Stored entries
•••

**config.mk**
```make
export PLATFORM = sky130hd
export DESIGN_NAME = audio_bit_crusher_unit
export DESIGN_NICKNAME = d
export VERILOG_FILES = /design/src/design/bc_pkg.sv /design/src/design/bc_ram.sv /design/src/design/bc_phase.sv /design/src/design/bc_quant.sv /design/src/design/audio_bit_crusher_unit.sv
export SDC_FILE = /design/constraint.sdc
export NUM_CORES = 2
export LEC_CHECK = 0
export ABC_AREA = 1
export BUFFER_PORTS_ARGS = -buffer_cell sky130_fd_sc_hd__buf_2
export CORE_ASPECT_RATIO = 1.75
export CORE_MARGIN = 5
export CORE_UTILIZATION = 25
export DETAILED_ROUTE_END_ITERATION = 12
export GPL_TIMING_DRIVEN = 0
export PLACE_DENSITY_LB_ADDON = 0.25
export SLEW_MARGIN = 30
export SYNTH_ARGS = -nofsm -noshare
export SYNTH_HDL_FRONTEND = slang
export SYNTH_SLANG_ARGS = --single-unit
```
**constraint.sdc**
```tcl
create_clock -name clk -period 15.06 [get_ports clk]
set_input_delay 1.506 -clock clk [delete_from_list [all_inputs] [get_ports clk]]
set_output_delay 1.506 -clock clk [all_outputs]
set_load 0.01 [all_outputs]
```
**src/design/bc_pkg.sv**
```systemverilog
// Shared types, constants and the reciprocal table for the bit crusher.
`timescale 1ns / 1ps

package bc_pkg;

    // Default number of voices with a held store entry
    localparam int VOICES_DEF = 8;

    // Field widths of the item and the configuration port
    localparam int VOICE_W  = 3;
    localparam int SAMPLE_W = 32;
    localparam int CFG_W    = 18;
    localparam int COUNT_W  = 24;

    // Phase counter limits (Q16)
    localparam logic [COUNT_W-1:0] ONE_Q16   = 24'd65536;
    localparam logic [COUNT_W-1:0] COUNT_MAX = 24'hFFFFFF;

    // Depth limits and the top bit position that the depth counts from
    localparam int DEPTH_MAX = 24;
    localparam int KEEP_TOP  = 26;

    // Configuration register indexes
    localparam logic [1:0] CFG_RATE_FRACTION = 2'd0;
    localparam logic [1:0] CFG_RATE_MOD_GAIN = 2'd1;
    localparam logic [1:0] CFG_BIT_DEPTH     = 2'd2;
    localparam logic [1:0] CFG_BITS_MOD_GAIN = 2'd3;

    // Configuration register set
    typedef struct packed {
        logic        [16:0] rate_fraction;
        logic signed [17:0] rate_mod_gain;
        logic        [4:0]  bit_depth;
        logic signed [17:0] bits_mod_gain;
    } cfg_t;

    // Rounded 2^24 / depth, depth 1..24
    function automatic logic [24:0] inv_depth(input logic [4:0] depth);
        logic [24:0] val;
        unique case (depth)
            5'd1:    val = 25'd16777216;
            5'd2:    val = 25'd8388608;
            5'd3:    val = 25'd5592405;
            5'd4:    val = 25'd4194304;
            5'd5:    val = 25'd3355443;
            5'd6:    val = 25'd2796203;
            5'd7:    val = 25'd2396745;
            5'd8:    val = 25'd2097152;
            5'd9:    val = 25'd1864135;
            5'd10:   val = 25'd1677722;
            5'd11:   val = 25'd1525201;
            5'd12:   val = 25'd1398101;
            5'd13:   val = 25'd1290555;
            5'd14:   val = 25'd1198373;
            5'd15:   val = 25'd1118481;
            5'd16:   val = 25'd1048576;
            5'd17:   val = 25'd986895;
            5'd18:   val = 25'd932068;
            5'd19:   val = 25'd883011;
            5'd20:   val = 25'd838861;
            5'd21:   val = 25'd798915;
            5'd22:   val = 25'd762601;
            5'd23:   val = 25'd729444;
            5'd24:   val = 25'd699051;
            default: val = 25'd0;
        endcase
        return val;
    endfunction

endpackage

```
**src/design/bc_ram.sv**
```systemverilog
// Generic single-port-write, single-port-read RAM with registered read data.
`timescale 1ns / 1ps

module bc_ram #(
    parameter int WIDTH  = 32,
    parameter int DEPTH  = 8,
    parameter int ADDR_W = (DEPTH > 1) ? $clog2(DEPTH) : 1
) (
    input  logic              clk,
    input  logic              we,
    input  logic [ADDR_W-1:0] waddr,
    input  logic [WIDTH-1:0]  wdata,
    input  logic              re,
    input  logic [ADDR_W-1:0] raddr,
    output logic [WIDTH-1:0]  rdata
);

    logic [WIDTH-1:0] mem [DEPTH];
    logic [WIDTH-1:0] rdata_reg;

    // Write port
    always_ff @(posedge clk)
    begin
        if (we)
        begin
            mem[waddr] <= wdata;
        end
    end

    // Read port, hold data between reads
    always_ff @(posedge clk)
    begin
        if (re)
        begin
            rdata_reg <= mem[raddr];
        end
    end

    assign rdata = rdata_reg;

endmodule

```
**src/design/bc_phase.sv**
```systemverilog
// Shared phase counter: rate increment, clamp and hold trigger.
`timescale 1ns / 1ps

module bc_phase
    import bc_pkg::*;
(
    input  logic               clk,
    input  logic               rst_n,
    input  logic               fire,
    input  cfg_t               cfg,
    input  logic signed [31:0] rate_cv,
    output logic               latch
);

    logic [COUNT_W-1:0] phase_reg;
    logic [COUNT_W-1:0] phase_next;
    logic signed [49:0] rate_prod;
    logic signed [25:0] rate_adj;
    logic signed [27:0] sum;
    logic [COUNT_W-1:0] clamped;

    // Scale the control value, floor by 2^24
    assign rate_prod = $signed(cfg.rate_mod_gain) * $signed(rate_cv);
    assign rate_adj  = rate_prod[49:24];

    assign sum = 28'($signed({1'b0, phase_reg}))
               + 28'($signed({1'b0, cfg.rate_fraction}))
               + 28'(rate_adj);

    // Clamp to the counter range
    always_comb
    begin
        if (sum[27])
        begin
            clamped = '0;
        end
        else if (sum > 28'(COUNT_MAX))
        begin
            clamped = COUNT_MAX;
        end
        else
        begin
            clamped = sum[COUNT_W-1:0];
        end
    end

    // Wrap past 1.0 and flag a hold
    assign latch      = (clamped > ONE_Q16);
    assign phase_next = latch ? (clamped - ONE_Q16) : clamped;

    // Advance once per processed item
    always_ff @(posedge clk or negedge rst_n)
    begin
        if (!rst_n)
        begin
            phase_reg <= '0;
        end
        else if (fire)
        begin
            phase_reg <= phase_next;
        end
    end

endmodule

```
**src/design/bc_quant.sv**
```systemverilog
// Active depth, bit clearing, reciprocal offset and saturation of the held sample.
`timescale 1ns / 1ps

module bc_quant
    import bc_pkg::*;
(
    input  cfg_t               cfg,
    input  logic signed [31:0] bits_cv,
    input  logic [31:0]        held,
    output logic [31:0]        sample_out
);

    logic signed [49:0] bits_prod;
    logic signed [51:0] total;
    logic [11:0]        depth_hi;
    logic [4:0]         depth;
    logic [4:0]         shift;
    logic [31:0]        mask;
    logic [31:0]        kept;
    logic signed [32:0] res;

    // Depth in Q40 before truncation
    assign bits_prod = $signed(cfg.bits_mod_gain) * $signed(bits_cv);
    assign total     = $signed({7'b0, cfg.bit_depth, 40'b0}) + 52'(bits_prod);
    assign depth_hi  = total[51:40];

    // Truncate and saturate to 1..24
    always_comb
    begin
        if (total[51] || (depth_hi == 12'd0))
        begin
            depth = 5'd1;
        end
        else if (depth_hi > 12'(DEPTH_MAX))
        begin
            depth = 5'(DEPTH_MAX);
        end
        else
        begin
            depth = depth_hi[4:0];
        end
    end

    // Clear the bits below the active depth
    assign shift = 5'(KEEP_TOP) - depth;
    assign mask  = (32'd1 << shift) - 32'd1;
    assign kept  = held & ~mask;

    // Add the offset, saturate at the top
    assign res = 33'($signed(kept)) + 33'($signed({1'b0, inv_depth(depth)}));
    assign sample_out = (!res[32] && res[31]) ? 32'h7FFFFFFF : res[31:0];

endmodule

```
**src/design/audio_bit_crusher_unit.sv**
```systemverilog
// Bit crusher top level: handshakes, configuration, held store and result register.
// Pipeline: an accepted item waits in the input register and moves into the result
// register once that is free or being taken; one item per cycle while out_stall is low.
// The phase counter update is a feedback loop through the phase register in the input-to-result stage.
// Reset: configuration returns to 65536, 0, 24, 0, the phase counter to zero and
// every held entry reads as zero until written, through a valid bit per voice.
`timescale 1ns / 1ps

module audio_bit_crusher_unit
    import bc_pkg::*;
#(
    parameter int VOICES = VOICES_DEF
) (
    input  logic               clk,
    input  logic               rst_n,
    // input item channel
    input  logic               in_valid,
    output logic               in_stall,
    input  logic [2:0]         voice,
    input  logic signed [31:0] sample_in,
    input  logic signed [31:0] rate_cv,
    input  logic signed [31:0] bits_cv,
    // result item channel
    output logic               out_valid,
    input  logic               out_stall,
    output logic signed [31:0] sample_out,
    // configuration write channel
    input  logic               cfg_valid,
    output logic               cfg_ready,
    input  logic [1:0]         cfg_index,
    input  logic [17:0]        cfg_data
);

    localparam int AW = (VOICES > 1) ? $clog2(VOICES) : 1;

    cfg_t cfg_reg;

    logic              s1_valid_reg;
    logic [2:0]        s1_voice_reg;
    logic [31:0]       s1_sample_reg;
    logic signed [31:0] s1_rate_cv_reg;
    logic signed [31:0] s1_bits_cv_reg;
    logic              s1_byp_reg;
    logic [31:0]       s1_byp_data_reg;
    logic              s1_ent_vld_reg;

    logic              out_valid_reg;
    logic [31:0]       sample_out_reg;

    logic [VOICES-1:0] vld_reg;

    logic              out_ready;
    logic              fire;
    logic              s1_ready;
    logic              accept;
    logic              latch;
    logic              we;
    logic              in_range_in;
    logic              s1_in_range;
    logic [AW-1:0]     raddr;
    logic [AW-1:0]     waddr;
    logic [31:0]       ram_rdata;
    logic [31:0]       held_store;
    logic [31:0]       held;
    logic [31:0]       quant_out;

    // Handshake control
    assign out_ready = !out_valid_reg || !out_stall;
    assign fire      = s1_valid_reg && out_ready;
    assign s1_ready  = !s1_valid_reg || fire;
    assign accept    = in_valid && s1_ready;
    assign in_stall  = !s1_ready;
    assign cfg_ready = 1'b1;

    // Configuration registers
    always_ff @(posedge clk or negedge rst_n)
    begin
        if (!rst_n)
        begin
            cfg_reg.rate_fraction <= 17'd65536;
            cfg_reg.rate_mod_gain <= '0;
            cfg_reg.bit_depth     <= 5'd24;
            cfg_reg.bits_mod_gain <= '0;
        end
        else if (cfg_valid)
        begin
            unique case (cfg_index)
                CFG_RATE_FRACTION: cfg_reg.rate_fraction <= cfg_data[16:0];
                CFG_RATE_MOD_GAIN: cfg_reg.rate_mod_gain <= $signed(cfg_data);
                CFG_BIT_DEPTH:     cfg_reg.bit_depth     <= cfg_data[4:0];
                CFG_BITS_MOD_GAIN: cfg_reg.bits_mod_gain <= $signed(cfg_data);
            endcase
        end
    end

    // Voice addressing
    assign in_range_in = (32'(voice) < VOICES);
    assign s1_in_range = (32'(s1_voice_reg) < VOICES);
    assign raddr       = AW'(voice);
    assign waddr       = AW'(s1_voice_reg);
    assign we          = fire && latch && s1_in_range;

    // Held sample store
    bc_ram #(
        .WIDTH (32),
        .DEPTH (VOICES),
        .ADDR_W(AW)
    ) u_held (
        .clk  (clk),
        .we   (we),
        .waddr(waddr),
        .wdata(s1_sample_reg),
        .re   (accept),
        .raddr(raddr),
        .rdata(ram_rdata)
    );

    // Entry valid bits, set on first write
    always_ff @(posedge clk or negedge rst_n)
    begin
        if (!rst_n)
        begin
            vld_reg <= '0;
        end
        else if (we)
        begin
            vld_reg[waddr] <= 1'b1;
        end
    end

    // Input register: control
    always_ff @(posedge clk or negedge rst_n)
    begin
        if (!rst_n)
        begin
            s1_valid_reg <= 1'b0;
        end
        else if (s1_ready)
        begin
            s1_valid_reg <= in_valid;
        end
    end

    // Input register: payload, with bypass of a write landing on the same edge
    always_ff @(posedge clk)
    begin
        if (accept)
        begin
            s1_voice_reg    <= voice;
            s1_sample_reg   <= sample_in;
            s1_rate_cv_reg  <= rate_cv;
            s1_bits_cv_reg  <= bits_cv;
            s1_byp_reg      <= we && in_range_in && (waddr == raddr);
            s1_byp_data_reg <= s1_sample_reg;
            s1_ent_vld_reg  <= in_range_in && vld_reg[raddr];
        end
    end

    // Phase counter
    bc_phase u_phase (
        .clk    (clk),
        .rst_n  (rst_n),
        .fire   (fire),
        .cfg    (cfg_reg),
        .rate_cv(s1_rate_cv_reg),
        .latch  (latch)
    );

    // Select the held value this item sees
    always_comb
    begin
        if (s1_byp_reg)
        begin
            held_store = s1_byp_data_reg;
        end
        else if (s1_ent_vld_reg)
        begin
            held_store = ram_rdata;
        end
        else
        begin
            held_store = '0;
        end
    end

    always_comb
    begin
        if (!s1_in_range)
        begin
            held = '0;
        end
        else if (latch)
        begin
            held = s1_sample_reg;
        end
        else
        begin
            held = held_store;
        end
    end

    // Quantiser
    bc_quant u_quant (
        .cfg       (cfg_reg),
        .bits_cv   (s1_bits_cv_reg),
        .held      (held),
        .sample_out(quant_out)
    );

    // Result register: control
    always_ff @(posedge clk or negedge rst_n)
    begin
        if (!rst_n)
        begin
            out_valid_reg <= 1'b0;
        end
        else if (fire)
        begin
            out_valid_reg <= 1'b1;
        end
        else if (!out_stall)
        begin
            out_valid_reg <= 1'b0;
        end
    end

    // Result register: payload
    always_ff @(posedge clk)
    begin
        if (fire)
        begin
            sample_out_reg <= quant_out;
        end
    end

    assign out_valid  = out_valid_reg;
    assign sample_out = $signed(sample_out_reg);

endmodule

```
==> impl_results.rst <==
.. list-table::
   :header-rows: 1

   * - Metric
     - Value
   * - Pin count of the biggest net entering global routing
     - 71
   * - R2r startpoint
     - s1_bits_cv_reg[31]$_DFFE_PP_
   * - Slew margin rel.
     - 0.299
   * - Arithmetic-cell share of the synthesized area counting full adders, half adders and majority gates
     - 0.395
   * - Synth Area in Compound Gates
     - 0.0527
   * - Reported max-cap violation count
     - 0
   * - Critical-path cell with the highest stage delay
     - fa_1
   * - Number of port buffers
     - 157
   * - Library cell occupying the most area in the post-synthesis netlist
     - fa_1
   * - Worst Path Required
     - 15480 ps
   * - Fillers
     - between 20000 and 30000
   * - Maximum clock frequency
     - around 70 MHz
   * - Total routed wirelength
     - ~240000 um
   * - Via density per instance
     - 4.39
   * - I/O pin total
     - approximately 160
   * - Number of violations reported at the end of detailed-routing iteration 0
     - 2900
   * - Critical Path Sink
     - sample_out[1]$_SDFFCE_PP1P_
   * - Wire length of the first global-routing pass
     - approximately 350000 um
   * - Gr ovfl total
     - 0
   * - Cell area after synthesis
     - ~66000 um^2
   * - Wire length per cell
     - around 21 um
   * - Root Buffer Master
     - clkbuf_16
   * - Run status
     - finished, final reports clean
   * - Top cells by area in the synthesized netlist
     - fa_1, edfxtp_1, inv_1, nand2_1, ha_1
   * - Launching element of the worst setup path
     - s1_bits_cv_reg[31]$_DFFE_PP_
   * - Vertical extent of the die
     - between 600 and 700 um
   * - DRC viols
     - 0
   * - Die area
     - between 200000 and 300000 um^2
   * - Sequential fraction of the synthesis area
     - 0.240
   * - CTS HTree Levels
     - 2
   * - Critical Path AT
     - 14790 ps
   * - Clock tree from TritonCTS
     - built
   * - Biggest fanout along the worst timing path
     - 10
   * - Category of the worst setup path capture point
     - flop
   * - Aggregate global-route resource usage
     - 0.171
   * - Final net count
     - 9400
   * - Vias in the first global route
     - 55600
   * - Critical Path Max Stage Delay
     - 920 ps
   * - XOR/XNOR Fraction of Synth Area
     - 0.0186
   * - Clock Path Buffers
     - 3
   * - Effective utilization at floorplan
     - 0.251
   * - 1st-pass router iterations
     - 6
   * - Final setup TNS
     - 0 ps
   * - GP Congestion
     - 0.934
   * - Length in cells of the worst reg-to-reg path
     - 60
   * - Slew @ Worst Pin
     - about 1100 ps
   * - Antenna viol nets, final
     - 0
   * - Setup CP Type
     - reg2reg
   * - Worst reg2reg endpoint
     - sample_out[1]$_SDFFCE_PP1P_
   * - Number of hold-slack violations in the final timing report
     - 0
   * - Post-CTS Hold Buffers
     - 0
   * - Pins Over Slew Limit
     - 0
   * - Register bit total from synthesis
     - between 500 and 600
   * - Tightest Hold Check Type
     - reg2reg
   * - Simple-gate share of the synthesized area
     - 0.166
   * - Syn. warnings
     - 0
   * - Dominant register cell in the synthesized netlist
     - edfxtp_1
   * - Synthesized netlist cell count
     - 7637
   * - Post-synthesis area per instance
     - ~8.7 um^2
   * - Syn-to-layout area delta
     - 11.9%
   * - Final setup violation count
     - 0
   * - Flip-flop count of the largest register, all copies and words added
     - roughly 260
   * - Portion of the clock cycle consumed by the worst path in the final layout
     - 0.954
   * - FFs w/ async S/R, synth
     - 0.169
   * - Register clock-pin slew on the reported worst setup and hold paths
     - 70 ps
   * - Half-perimeter wire length after detailed placement
     - 198000 um
   * - Horizontal die dimension
     - ~400 um
   * - Most frequent cell on the critical path
     - nand2_1
   * - Clock skew
     - between 90 and 100 ps
   * - Highest-count cells in the layout ignoring fill and taps
     - inv_1, nand2_1, fa_1, nor2_1, edfxtp_1
   * - Source-to-sink clock delay at the later pin of the worst-skew pair
     - approximately 760 ps
   * - Core area
     - about 260000 um^2
   * - Proportion of netlist area held by the largest area contributor
     - 0.337
   * - Synthesized net count
     - slightly above 9000
   * - Most common library cell in the layout ignoring fill and taps
     - inv_1
   * - Post-synth cell types
     - slightly below 60
   * - Number of enable flip-flop cells after synthesis
     - 453
   * - Number of CTS-inserted buffers
     - 53
   * - Fraction of final layout cells sized beyond drive strength 1
     - 0.0774
   * - Number of antenna violations at the first check in global routing
     - 18
   * - Row count
     - between 200 and 300
   * - Final critical-path required period
     - 14370 ps
   * - Via count
     - ~50000
   * - Total number of clock tree sinks
     - roughly 550
   * - Reg-to-reg setup timing slack
     - 690 ps
   * - Combinational family with the most area after synthesis
     - adder cells
   * - Crit start category
     - flop
   * - Fraction of synthesized area in multiplexers
     - 0
==> routing by layer <==
| metal | vias to the layer above | wire length [um] | global-route usage | part of all wire |
|---|---|---|---|---|
| li1 | 23100 | - | - | - |
| met1 | 25200 | 78500 | 0.168 | 0.33 |
| met2 | 1300 | 129000 | 0.334 | 0.55 |
| met3 | 589 | 7650 | 0.0164 | 0.033 |
| met4 | 8 | 19600 | 0.113 | 0.083 |
| met5 | - | 54 | 0 | 0.00023 |
==> synth_stat cells, types with 4 or more instances <==
master / count
nor2_4: 8
buf_2: 13
inv_2: 19
buf_1: 22
a21o_1: 7
nor3_2: 4
nor2_1: 475
a22o_1: 4
a31oi_1: 42
dfrtp_1: 89
o21ai_0: 297
nand3_1: 122
nor4_1: 4
fa_1: 1117
inv_1: 1854
xnor2_1: 48
nand4_1: 30
clkbuf_1: 323
nand2_2: 19
a21oi_1: 167
nor3_1: 34
nor2_2: 13
nand3b_1: 7
a211oi_1: 15
o31ai_1: 5
o211ai_1: 5
o22ai_1: 37
ha_1: 308
xor2_1: 93
or2_2: 42
nand2_1: 1827
a221oi_1: 14
o21bai_1: 9
buf_6: 6
edfxtp_1: 453
a22oi_1: 13
nand3_2: 51
==> repair_timing <==
| item | 4_1_cts | 5_1_grt |
|---|---|---|
| setup endpoints to repair | 32 | 32 |
| resized for setup | 100 | 61 |
| pin swaps | 0 | 1 |
| buffers inserted | 19 | 9 |
==> critical path, delay by kind of cell (launching register included) <==
| kind | cells | cell delay (ps) |
|---|---|---|
| adders and majority gates | 10 | 4810 |
| and+or+nand+nor | 24 | 3170 |
| buffers and inverters | 14 | 2910 |
| AOI/OAI and AO/OA | 11 | 2280 |
| DFF | 1 | 450 |
| xor gates and xnor gates | 1 | 380 |
==> area by class of cell <==
type,instances,area [um^2],area share
multi-input cells,4851,42100,0.568
clock inverters,43,472,0.00635
diodes,8,20.0,0.000270
well taps,3528,4410,0.0595
repair buffers,197,1330,0.0179
plain buffers,329,1480,0.0200
inverters,1874,7050,0.0949
flip-flops and latches,545,15900,0.215
clock buffers,57,1380,0.0186
==> worst min-delay path by stage <==
stage | start | to | slack, ps | cells past startpoint
after global placement | vld_reg[1]$_DFFE_PN0P_ | vld_reg[1]$_DFFE_PN0P_ | 440 | 2
final | s1_valid_reg$_DFFE_PN0N_ | out_valid$_DFFE_PN0P_ | 470 | 2
after CTS | vld_reg[4]$_DFFE_PN0P_ | vld_reg[4]$_DFFE_PN0P_ | 470 | 1
after global routing | vld_reg[4]$_DFFE_PN0P_ | vld_reg[4]$_DFFE_PN0P_ | 480 | 1
after detailed placement | vld_reg[4]$_DFFE_PN0P_ | vld_reg[4]$_DFFE_PN0P_ | 450 | 1
after floorplan | vld_reg[2]$_DFFE_PN0P_ | vld_reg[2]$_DFFE_PN0P_ | 430 | 2
==> cell families after synthesis <==
| family | count (synthesis) |
|---|---|
| fa+ha+maj | 1425 |
| other cells | 1 |
| xor+xnor | 141 |
| compound gates | 630 |
| buf+inv | 2241 |
| simple gates | 2654 |
| flops | 545 |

•••

▸ What you will do:
The lines to show are those in the data above that include "violations".

▸ Written answer:
   * - Number of violations reported at the end of detailed-routing iteration 0
   * - Number of hold-slack violations in the final timing report
   * - Number of antenna violations at the first check in global routing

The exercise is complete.